How can I find out about every time a change is made in the TEI GitHub repository?

  1. Go to https://github.com/TEIC/
  2. Make sure you are logged in and
  3. go into each repository you are interested in and 'watch' them.

How do I use GitHub?

The TEI stores its working files in repositories in the TEIC GitHub Organization. See the instructions. Write access is reserved for those who are on the TEI Council or TEI Contributors teams. Any Council member should be able to add you to the Council team.

What should I put in a GitHub commit message?

It is beneficial to all those looking at the TEI GitHub repository if commit messages are clear and detailed. This is especially true when trying to revert changes made by yourself or others to solve problems. A good commit message will include:

  • a subject line less than 72 characters long (which may be the whole message if no more is needed)
  • an explanation to a useful level of detail about what you did
  • a mention of why this is being done
  • the GitHub issue numbers (or urls) that relate to the change if applicable
  • an explanation of whether this change is completing the work described or one step towards doing so.

TEI website

I want to add a document to add meeting minutes, reports, or working papers to the TEI-C website.

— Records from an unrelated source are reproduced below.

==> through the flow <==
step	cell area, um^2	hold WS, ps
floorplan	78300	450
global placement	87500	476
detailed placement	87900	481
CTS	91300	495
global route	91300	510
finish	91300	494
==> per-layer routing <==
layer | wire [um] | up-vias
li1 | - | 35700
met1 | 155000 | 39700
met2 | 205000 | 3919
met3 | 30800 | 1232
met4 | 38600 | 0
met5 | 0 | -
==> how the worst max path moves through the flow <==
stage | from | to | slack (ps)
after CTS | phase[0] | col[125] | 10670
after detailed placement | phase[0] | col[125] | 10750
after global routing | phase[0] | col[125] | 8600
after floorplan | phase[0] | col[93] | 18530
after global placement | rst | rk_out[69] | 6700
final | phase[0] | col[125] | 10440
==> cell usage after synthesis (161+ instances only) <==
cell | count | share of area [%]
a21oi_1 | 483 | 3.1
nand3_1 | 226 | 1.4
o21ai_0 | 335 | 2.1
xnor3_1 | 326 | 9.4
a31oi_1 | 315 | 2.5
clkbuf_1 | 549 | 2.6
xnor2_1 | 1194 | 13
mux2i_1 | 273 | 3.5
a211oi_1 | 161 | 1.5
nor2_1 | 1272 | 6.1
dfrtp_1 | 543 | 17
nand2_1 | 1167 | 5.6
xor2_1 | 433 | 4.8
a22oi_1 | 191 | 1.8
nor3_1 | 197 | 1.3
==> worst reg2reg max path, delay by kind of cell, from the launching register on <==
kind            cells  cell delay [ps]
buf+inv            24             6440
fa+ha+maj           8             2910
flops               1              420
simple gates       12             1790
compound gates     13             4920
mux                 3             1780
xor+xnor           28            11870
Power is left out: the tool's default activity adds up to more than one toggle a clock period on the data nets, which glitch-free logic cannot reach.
<file path="src/rtl/pong_ball_engine.sv">
// rtl/pong_ball_engine.sv - Pong ball kinematics, scoring and ball-pixel engine
//
// Purpose: moves one ball over a parametrised screen, bounces it off the
// top/bottom walls and two paddles (three-zone deflection), keeps score,
// runs the IDLE/SERVE/PLAY/WIN match flow and flags ball pixels for the
// colour mux one cycle after the VGA coordinates are presented.
//
// Ports:
//   clk_in        pixel clock
//   i_rst_n       synchronous active-low reset
//   i_start       level; starts a match from IDLE or WIN
//   o_active      VGA active-area flag
//   o_x, o_y      current pixel coordinates from the timing generator
//   pos_yBarra1/2 top row of the left/right paddle
//   pointPlayer1/2 one-cycle pulse when that player scores
//   score1/2      saturating score counters
//   winner        00 none, 01 player 1, 10 player 2
//   ball_x/ball_y ball top-left corner
//   color         registered ball-pixel flag
module pong_ball_engine #(
  parameter int          H_RES        = 640,
  parameter int          V_RES        = 480,
  parameter int          BALL_W       = 8,
  parameter int          BALL_H       = 8,
  parameter int          PAD1_X       = 10,
  parameter int          PAD2_X       = 610,
  parameter int          PAD_W        = 10,
  parameter int          PAD_H        = 90,
  parameter int          SPEED_X      = 2,
  parameter int          SPEED_Y      = 2,
  parameter int          FRAME_DIV    = 1,
  parameter int          SERVE_FRAMES = 60,
  parameter int          WIN_SCORE    = 9,
  parameter int          SCORE_W      = 4,
  parameter logic [15:0] LFSR_SEED    = 16'hACE1
) (
  input  logic               clk_in,
  input  logic               i_rst_n,
  input  logic               i_start,
  input  logic               o_active,
  input  logic [9:0]         o_x,
  input  logic [8:0]         o_y,
  input  logic [8:0]         pos_yBarra1,
  input  logic [8:0]         pos_yBarra2,
  output logic               pointPlayer1,
  output logic               pointPlayer2,
  output logic [SCORE_W-1:0] score1,
  output logic [SCORE_W-1:0] score2,
  output logic [1:0]         winner,
  output logic [9:0]         ball_x,
  output logic [8:0]         ball_y,
  output logic               color
);

  // Signed working width: wide enough that ball +/- speed never wraps.
  localparam int SW     = 12;
  localparam int SCNT_W = (SERVE_FRAMES < 2) ? 1 : $clog2(SERVE_FRAMES + 1);

  localparam logic [9:0] BX0      = 10'((H_RES - BALL_W) / 2);
  localparam logic [8:0] BY0      = 9'((V_RES - BALL_H) / 2);
  localparam logic [8:0] BY_MAX   = 9'(V_RES - BALL_H);
  localparam logic [9:0] BX_L_HIT = 10'(PAD1_X + PAD_W);
  localparam logic [9:0] BX_R_HIT = 10'(PAD2_X - BALL_W);

  localparam logic signed [SW-1:0] SX     = SW'(SPEED_X);
  localparam logic signed [SW-1:0] SY     = SW'(SPEED_Y);
  localparam logic signed [SW-1:0] ZERO   = '0;
  localparam logic signed [SW-1:0] Y_MAX  = SW'(V_RES - BALL_H);
  localparam logic signed [SW-1:0] X_MAX  = SW'(H_RES - BALL_W);
  localparam logic signed [SW-1:0] L_X    = SW'(PAD1_X);
  localparam logic signed [SW-1:0] L_EDGE = SW'(PAD1_X + PAD_W);
  localparam logic signed [SW-1:0] R_EDGE = SW'(PAD2_X - BALL_W);
  localparam logic signed [SW-1:0] R_BACK = SW'(PAD2_X + PAD_W - BALL_W);
  localparam logic signed [SW-1:0] HALF_H = SW'(BALL_H / 2);
  localparam logic signed [SW-1:0] ZONE1  = SW'(PAD_H / 3);
  localparam logic signed [SW-1:0] ZONE2  = SW'((2 * PAD_H) / 3);

  localparam logic [SCORE_W-1:0] SCORE_MAX = '1;
  localparam logic [SCORE_W-1:0] WIN_S     = SCORE_W'(WIN_SCORE);
  localparam logic [SCNT_W-1:0]  SCNT_LAST = SCNT_W'(SERVE_FRAMES - 1);
  localparam logic [7:0]         FDIV_LAST = 8'(FRAME_DIV - 1);

  typedef enum logic [1:0] {S_IDLE, S_SERVE, S_PLAY, S_WIN} state_t;

  state_t                state, state_nxt;
  logic signed [SW-1:0]  dx, dy, dx_nxt, dy_nxt;
  logic [9:0]            bx_nxt;
  logic [8:0]            by_nxt;
  logic [SCORE_W-1:0]    s1_nxt, s2_nxt, s1_inc, s2_inc;
  logic [1:0]            win_nxt;
  logic                  p1_nxt, p2_nxt, color_nxt;
  logic [15:0]           lfsr;
  logic [7:0]            frame_cnt;
  logic [SCNT_W-1:0]     serve_cnt, scnt_nxt;
  logic [8:0]            wall_y;
  logic signed [SW-1:0]  wall_dy;

  logic                  frame_tick, upd;
  logic signed [SW-1:0]  bx_s, by_s, nx, ny, rel1, rel2;
  logic [10:0]           by_w, pad1_w, pad2_w;
  logic                  ov1, ov2, hit1, hit2, in_x, in_y;

  assign frame_tick = (o_x == 10'(H_RES - 1)) && (o_y == 9'(V_RES - 1));
  assign upd        = frame_tick && (frame_cnt == FDIV_LAST);

  assign bx_s = $signed({2'b00, ball_x});
  assign by_s = $signed({3'b000, ball_y});
  assign nx   = bx_s + dx;
  assign ny   = by_s + dy;

  // Row overlap of the ball's current rows with each paddle.
  assign by_w   = {2'b00, ball_y};
  assign pad1_w = {2'b00, pos_yBarra1};
  assign pad2_w = {2'b00, pos_yBarra2};
  assign ov1    = (by_w < pad1_w + 11'(PAD_H)) && (by_w + 11'(BALL_H) > pad1_w);
  assign ov2    = (by_w < pad2_w + 11'(PAD_H)) && (by_w + 11'(BALL_H) > pad2_w);

  // Ball centre row relative to the paddle top; negative or past the
  // paddle falls naturally into the top or bottom zone.
  assign rel1 = by_s + HALF_H - $signed({3'b000, pos_yBarra1});
  assign rel2 = by_s + HALF_H - $signed({3'b000, pos_yBarra2});

  assign hit1 = dx[SW-1] && (nx <= L_EDGE) && (bx_s >= L_X) && ov1;
  assign hit2 = !dx[SW-1] && (dx != ZERO) && (nx >= R_EDGE) && (bx_s <= R_BACK) && ov2;

  assign s1_inc = (score1 == SCORE_MAX) ? score1 : score1 + 1'b1;
  assign s2_inc = (score2 == SCORE_MAX) ? score2 : score2 + 1'b1;

  assign in_x = (o_x >= ball_x) && ({1'b0, o_x} < ({1'b0, ball_x} + 11'(BALL_W)));
  assign in_y = (o_y >= ball_y) && ({1'b0, o_y} < ({1'b0, ball_y} + 10'(BALL_H)));
  assign color_nxt = o_active && in_x && in_y;

  function automatic logic signed [SW-1:0] zone_dy(input logic signed [SW-1:0] rel,
                                                   input logic signed [SW-1:0] dy_in);
    if (rel < ZONE1)       zone_dy = -SY;
    else if (rel >= ZONE2) zone_dy = SY;
    else                   zone_dy = dy_in;
  endfunction

  always_comb begin
    state_nxt = state;
    bx_nxt    = ball_x;
    by_nxt    = ball_y;
    dx_nxt    = dx;
    dy_nxt    = dy;
    s1_nxt    = score1;
    s2_nxt    = score2;
    win_nxt   = winner;
    p1_nxt    = 1'b0;
    p2_nxt    = 1'b0;
    scnt_nxt  = serve_cnt;
    wall_y    = ny[8:0];
    wall_dy   = dy;

    case (state)
      S_IDLE: begin
        bx_nxt = BX0;
        by_nxt = BY0;
        if (i_start) begin
          state_nxt = S_SERVE;
          scnt_nxt  = '0;
        end
      end

      S_SERVE: begin
        bx_nxt = BX0;
        by_nxt = BY0;
        if (frame_tick) begin
          if (serve_cnt == SCNT_LAST) begin
            state_nxt = S_PLAY;
            scnt_nxt  = '0;
            dy_nxt    = lfsr[0] ? -SY : SY;
          end else begin
            scnt_nxt = serve_cnt + 1'b1;
          end
        end
      end

      S_PLAY: begin
        if (upd) begin
          if (ny[SW-1]) begin
            wall_y  = '0;
            wall_dy = -dy;
          end else if (ny > Y_MAX) begin
            wall_y  = BY_MAX;
            wall_dy = -dy;
          end
          by_nxt = wall_y;
          dy_nxt = wall_dy;

          // Paddle hits win over a score on the same update; the zone
          // deflection is applied on top of any wall bounce.
          if (hit1) begin
            bx_nxt = BX_L_HIT;
            dx_nxt = SX;
            dy_nxt = zone_dy(rel1, wall_dy);
          end else if (hit2) begin
            bx_nxt = BX_R_HIT;
            dx_nxt = -SX;
            dy_nxt = zone_dy(rel2, wall_dy);
          end else if (nx <= ZERO) begin
            p2_nxt = 1'b1;
            s2_nxt = s2_inc;
            dx_nxt = -SX;
            dy_nxt = ZERO;
            bx_nxt = BX0;
            by_nxt = BY0;
            scnt_nxt = '0;
            if (s2_inc == WIN_S) begin
              state_nxt = S_WIN;
              win_nxt   = 2'b10;
            end else begin
              state_nxt = S_SERVE;
            end
          end else if (nx >= X_MAX) begin
            p1_nxt = 1'b1;
            s1_nxt = s1_inc;
            dx_nxt = SX;
            dy_nxt = ZERO;
            bx_nxt = BX0;
            by_nxt = BY0;
            scnt_nxt = '0;
            if (s1_inc == WIN_S) begin
              state_nxt = S_WIN;
              win_nxt   = 2'b01;
            end else begin
              state_nxt = S_SERVE;
            end
          end else begin
            bx_nxt = nx[9:0];
          end
        end
      end

      S_WIN: begin
        bx_nxt = BX0;
        by_nxt = BY0;
        if (i_start) begin
          s1_nxt    = '0;
          s2_nxt    = '0;
          win_nxt   = 2'b00;
          scnt_nxt  = '0;
          state_nxt = S_SERVE;
        end
      end

      default: state_nxt = S_IDLE;
    endcase
  end

  always_ff @(posedge clk_in) begin
    if (!i_rst_n) begin
      state        <= S_IDLE;
      ball_x       <= BX0;
      ball_y       <= BY0;
      dx           <= SX;
      dy           <= ZERO;
      score1       <= '0;
      score2       <= '0;
      winner       <= 2'b00;
      pointPlayer1 <= 1'b0;
      pointPlayer2 <= 1'b0;
      color        <= 1'b0;
      lfsr         <= LFSR_SEED;
      frame_cnt    <= '0;
      serve_cnt    <= '0;
    end else begin
      state        <= state_nxt;
      ball_x       <= bx_nxt;
      ball_y       <= by_nxt;
      dx           <= dx_nxt;
      dy           <= dy_nxt;
      score1       <= s1_nxt;
      score2       <= s2_nxt;
      winner       <= win_nxt;
      pointPlayer1 <= p1_nxt;
      pointPlayer2 <= p2_nxt;
      color        <= color_nxt;
      // Galois LFSR, taps 16,14,13,11.
      lfsr         <= {1'b0, lfsr[15:1]} ^ (lfsr[0] ? 16'hB400 : 16'h0000);
      serve_cnt    <= scnt_nxt;
      if (frame_tick)
        frame_cnt <= (frame_cnt == FDIV_LAST) ? 8'd0 : frame_cnt + 8'd1;
    end
  end

endmodule

</file>
[src/rtl/ifid_skid_queue.sv]
// IF/ID pipeline register with an in-order skid queue for fetch responses that return while decode is held.
// Build option: define IFID_HWM_EN to keep a queue-occupancy high-water mark on q_hwm (otherwise q_hwm is 0).
module ifid_skid_queue #(
  parameter int               XLEN   = 32,
  parameter int               DEPTH  = 2,
  parameter logic [XLEN-1:0]  BUBBLE = 32'h0000_0013
) (
  input  logic                         clk,
  input  logic                         rst,
  input  logic                         stall,
  input  logic                         IM_stall,
  input  logic                         DM_stall,
  input  logic                         flush,
  input  logic                         F_valid,
  input  logic [XLEN-1:0]              F_pc,
  input  logic [XLEN-1:0]              F_inst,
  input  logic                         F_PredictTaken,
  output logic                         F_ready,
  output logic [XLEN-1:0]              D_pc,
  output logic [XLEN-1:0]              D_inst,
  output logic                         D_PredictTaken,
  output logic                         D_valid,
  output logic [$clog2(DEPTH+1)-1:0]   q_count,
  output logic                         q_ovf,
  output logic [$clog2(DEPTH+1)-1:0]   q_hwm
);

  localparam int CW = $clog2(DEPTH + 1);
  localparam int PW = (DEPTH > 1) ? $clog2(DEPTH) : 1;

  // Handshake: F_valid is a response, not a request; it is never back-pressured.
  // F_ready only advertises free queue space. A valid response arriving while
  // the queue is full and decode is held is dropped and latched into q_ovf.

  logic [XLEN-1:0] mem_pc   [DEPTH];
  logic [XLEN-1:0] mem_inst [DEPTH];
  logic            mem_pt   [DEPTH];

  logic [PW-1:0] head, tail;
  logic [CW-1:0] count;
  logic          flush_pend;

  logic mem_stall, hold, eff_flush, full, empty;
  logic push, pop, ovf_set, d_load;
  logic [XLEN-1:0] nxt_pc, nxt_inst;
  logic            nxt_pt, nxt_valid;

  function automatic logic [PW-1:0] next_ptr(input logic [PW-1:0] p);
    return (p == PW'(DEPTH - 1)) ? '0 : p + 1'b1;
  endfunction

  assign mem_stall = IM_stall | DM_stall;
  assign hold      = stall | mem_stall;
  assign eff_flush = (flush | flush_pend) & ~mem_stall;
  assign full      = (count == CW'(DEPTH));
  assign empty     = (count == '0);
  assign F_ready   = ~full;
  assign q_count   = count;

  always_comb begin
    push      = 1'b0;
    pop       = 1'b0;
    ovf_set   = 1'b0;
    d_load    = 1'b0;
    nxt_pc    = '0;
    nxt_inst  = BUBBLE;
    nxt_pt    = 1'b0;
    nxt_valid = 1'b0;
    if (eff_flush) begin
      d_load = 1'b1;
    end else if (flush || flush_pend) begin
      // Flush waiting on a memory stall: everything frozen, fetches are wrong-path.
    end else if (hold) begin
      push    = F_valid & ~full;
      ovf_set = F_valid & full;
    end else begin
      d_load = 1'b1;
      if (!empty) begin
        pop       = 1'b1;
        push      = F_valid;
        nxt_pc    = mem_pc[head];
        nxt_inst  = mem_inst[head];
        nxt_pt    = mem_pt[head];
        nxt_valid = 1'b1;
      end else if (F_valid) begin
        nxt_pc    = F_pc;
        nxt_inst  = F_inst;
        nxt_pt    = F_PredictTaken;
        nxt_valid = 1'b1;
      end
    end
  end

  // Storage needs no reset; occupancy is tracked by the pointers and count.
  always_ff @(posedge clk) begin
    if (push) begin
      mem_pc[tail]   <= F_pc;
      mem_inst[tail] <= F_inst;
      mem_pt[tail]   <= F_PredictTaken;
    end
  end

  always_ff @(posedge clk) begin
    if (rst) begin
      head           <= '0;
      tail           <= '0;
      count          <= '0;
      flush_pend     <= 1'b0;
      q_ovf          <= 1'b0;
      D_pc           <= '0;
      D_inst         <= BUBBLE;
      D_PredictTaken <= 1'b0;
      D_valid        <= 1'b0;
    end else begin
      if (d_load) begin
        D_pc           <= nxt_pc;
        D_inst         <= nxt_inst;
        D_PredictTaken <= nxt_pt;
        D_valid        <= nxt_valid;
      end
      if (eff_flush) begin
        head       <= '0;
        tail       <= '0;
        count      <= '0;
        flush_pend <= 1'b0;
      end else begin
        if (flush) flush_pend <= 1'b1;
        if (pop)  head <= next_ptr(head);
        if (push) tail <= next_ptr(tail);
        if (push && !pop)      count <= count + 1'b1;
        else if (pop && !push) count <= count - 1'b1;
      end
      if (ovf_set) q_ovf <= 1'b1;
    end
  end

`ifdef IFID_HWM_EN
  logic [CW-1:0] hwm;

  always_ff @(posedge clk) begin
    if (rst) hwm <= '0;
    else if (count > hwm) hwm <= count;
  end

  assign q_hwm = hwm;
`else
  assign q_hwm = '0;
`endif

endmodule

How do I do that?

The TEI has a longstanding naming convention for files that consists of:

  1. a short alphabetical abbreviation for a committee (such as "tc" for "Technical Council")
  2. a one-letter abbreviation for minutes ("m"), reports ("r"), or working papers ("w")
  3. a two-digit number for the document with a committee series, numbered sequentially (e.g., "tcw01" is the first working paper from the Technical Council, "tcm05" is the fifth minutes from the Technical Council, etc.)

These documents currently reside in the Documentation repo on GitHub.

How do I get access to the Google Analytics Data for www.tei-c.org?

Email the TEI-C webmaster: web@tei-c.org.

Miscellaneous

Why do some elements have @type and others do not?

The TEI has avoided adding @type globally to elements because its availability is thought to invite tag or attribute abuse. In order for a request to add @type to an element to be considered for prolonged discussion and argument the TEI Technical Council has a standing principle that an element should be both repeatable and have obvious different classifications that apply to it. If such a request is approved then the preferred method is to make the element a member of the att.typed class (because if you can have @type, you can also have sub-types and thus need @subtype). If a closed or suggested value list, or different description is needed, this should then be provided as a local modification to the attributes inherited from att.typed.

I have a question!

Then add it just above this one or email someone on the council or the council list reminding them of the existence of this wiki page when you ask your question.